部署EIP网关

介绍如何部署弹性公网IP网关。

当用户环境使用VPC网络时,由于VPC网络是一块网络隔离的地址空间,在VPC网络中的虚拟机如果需要与外部通信,需要绑定弹性公网IP(EIP)。EIP是经典网络可路由访问的一段IP地址。EIP网关负责将EIP和VPC的虚拟机IP进行IP地址转换(NAT),实现外部通过EIP访问VPC内的虚拟机IP。

系统部署后,默认不部署EIP网关。需要手工部署。本节介绍如何部署EIP网关。

EIP网关网络要求

EIP网关是VPC网络和外部网络(underlay网络)的交换节点,因此在需要在underlay网络进行正确配置,确保源和目的地址为EIP地址池的流量能够通过EIP网关,这样才能起到EIP网关的作用。

EIP网关的网络要求如下:

1)EIP网关的IP或EIP在underlay网络中是EIP地址池IP的下一跳(Nexthop),也就是underlay网络中,目的地址为EIP地址池的流量都需要经过EIP网关

  1. EIP网关能够通过underlay网络访问所有的宿主机的sdn_encap_ip(默认为宿主机的管理IP)

在计算节点部署EIP网关

EIP网关需要依赖ovn-controller, sdnagent等软件包,这些软件包都已经在计算节点部署好了,因此在计算节点部署EIP网关,在网络配置正确的前提下,可以比较容易实现EIP网关配置。

单节点EIP网关

这是最简单的场景,选择一台符合EIP网关网络要求的计算节点,修改该节点的 /etc/yunion/host.conf,将 sdn_enable_eip_man 设置为 true,重启该计算节点的 default-host pod,即可生效。

主备高可用EIP网关

在该场景,则需要使用ansible脚本实现自动化部署。

部署之前,需要为两台计算节点申请一个VIP。

Ansible脚本位于sdnagent代码仓库的 build/sdnagent/root/usr/share/sdnagent/ansible/ 目录下。

将inventory文件复制一份,根据实际的环境,调整其中的变量值

sdnagent_rpm					sdnagent.rpm在当前机器中的位置.  keepalived将从目标机器配置的yum仓库中直接部署

oc_region						"oc_"前缀的变量用于向keystone认证,访问API服务。可以从default-climc pod
oc_auth_url						通过"env | grep ^OS_"命令获得相应的值
oc_admin_project
oc_admin_user
oc_admin_password

vrrp_router_id					keepalived的virtual router id值。主备必须相同。若环境中有其他keepalived部署,必须不能冲突
vrrp_priority					keepalived实例的priority,数值大的为MASTER,小的为BACKUP
vrrp_interface					keepalived进行VRRP通信的网卡,这里为计算节点的管理网卡,一般为br0
vrrp_vip						keepalived实例间相互通告的vip,可用作访问eip的下一跳地址

inventory配置好以后,执行ansible playbook

ansible-playbook -i a-inventory playbook.yaml

在非计算节点部署EIP网关

EIP网关也可部署到非计算节点的单独的宿主机或者虚拟机中,只要满足EIP的网络要求即可。

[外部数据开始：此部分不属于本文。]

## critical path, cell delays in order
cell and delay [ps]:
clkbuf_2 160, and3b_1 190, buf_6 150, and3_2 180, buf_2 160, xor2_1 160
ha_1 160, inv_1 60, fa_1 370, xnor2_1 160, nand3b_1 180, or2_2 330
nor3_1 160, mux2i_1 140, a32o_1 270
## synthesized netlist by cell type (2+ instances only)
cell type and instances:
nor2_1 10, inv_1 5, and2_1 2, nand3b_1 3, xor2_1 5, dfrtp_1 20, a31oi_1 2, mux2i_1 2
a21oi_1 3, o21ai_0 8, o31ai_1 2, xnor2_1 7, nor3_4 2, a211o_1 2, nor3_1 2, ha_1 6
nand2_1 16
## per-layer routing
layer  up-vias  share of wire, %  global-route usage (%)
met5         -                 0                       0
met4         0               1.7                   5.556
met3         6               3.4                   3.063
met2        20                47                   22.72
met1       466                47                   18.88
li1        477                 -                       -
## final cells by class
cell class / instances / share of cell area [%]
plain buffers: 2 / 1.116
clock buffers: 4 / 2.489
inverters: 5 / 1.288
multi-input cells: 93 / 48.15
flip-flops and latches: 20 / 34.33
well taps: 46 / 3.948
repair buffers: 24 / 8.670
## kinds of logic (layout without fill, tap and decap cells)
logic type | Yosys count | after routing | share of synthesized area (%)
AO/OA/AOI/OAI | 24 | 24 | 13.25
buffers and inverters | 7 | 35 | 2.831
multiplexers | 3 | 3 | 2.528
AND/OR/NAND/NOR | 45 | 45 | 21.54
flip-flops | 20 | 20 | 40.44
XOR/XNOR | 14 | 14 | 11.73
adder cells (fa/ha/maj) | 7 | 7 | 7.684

需要使用ISO中的.rpm安装包预先安装、配置好网关所需组件。以下对这部分进行描述。

以3.8为例,所需安装的包的名字和所在位置如下

# https://iso.yunion.cn/3.8/rpms/packages/kernel
linux-firmware
kernel-lt

# https://iso.yunion.cn/3.8/rpms/packages/host
kmod-openvswitch
unbound
openvswitch
openvswitch-ovn-common
openvswitch-ovn-host

安装完内核之后,需要重启机器使之效

# 启动openvswitch
systemctl enable --now openvswitch

# 配置ovn
ovn_encap_ip=xx							# 隧道外层IP地址,EIP网关用它与其它计算节点通信
ovn_north_addr=yy:32242					# ovn北向数据库的地址,yy一般选择某台宿主机ip地址;端口默认为32242,对应k8s default-ovn-north service中的端口号
ovs-vsctl set Open_vSwitch . \
	external_ids:ovn-bridge=brvpc \
	external_ids:ovn-encap-type=geneve \
	external_ids:ovn-encap-ip=$ovn_encap_ip \
	external_ids:ovn-remote="tcp:$ovn_north_addr"
# 启动ovn-controller
systemctl enable --now ovn-controller

部署结束后,应当可以看到至少一个名为brvpc的openvswitch网桥,ovs-vsctl show命令的输出中可以看到名为ovn-xx,类型为geneve的隧道port,remote-ip指向计算节点的ovn-encap-ip。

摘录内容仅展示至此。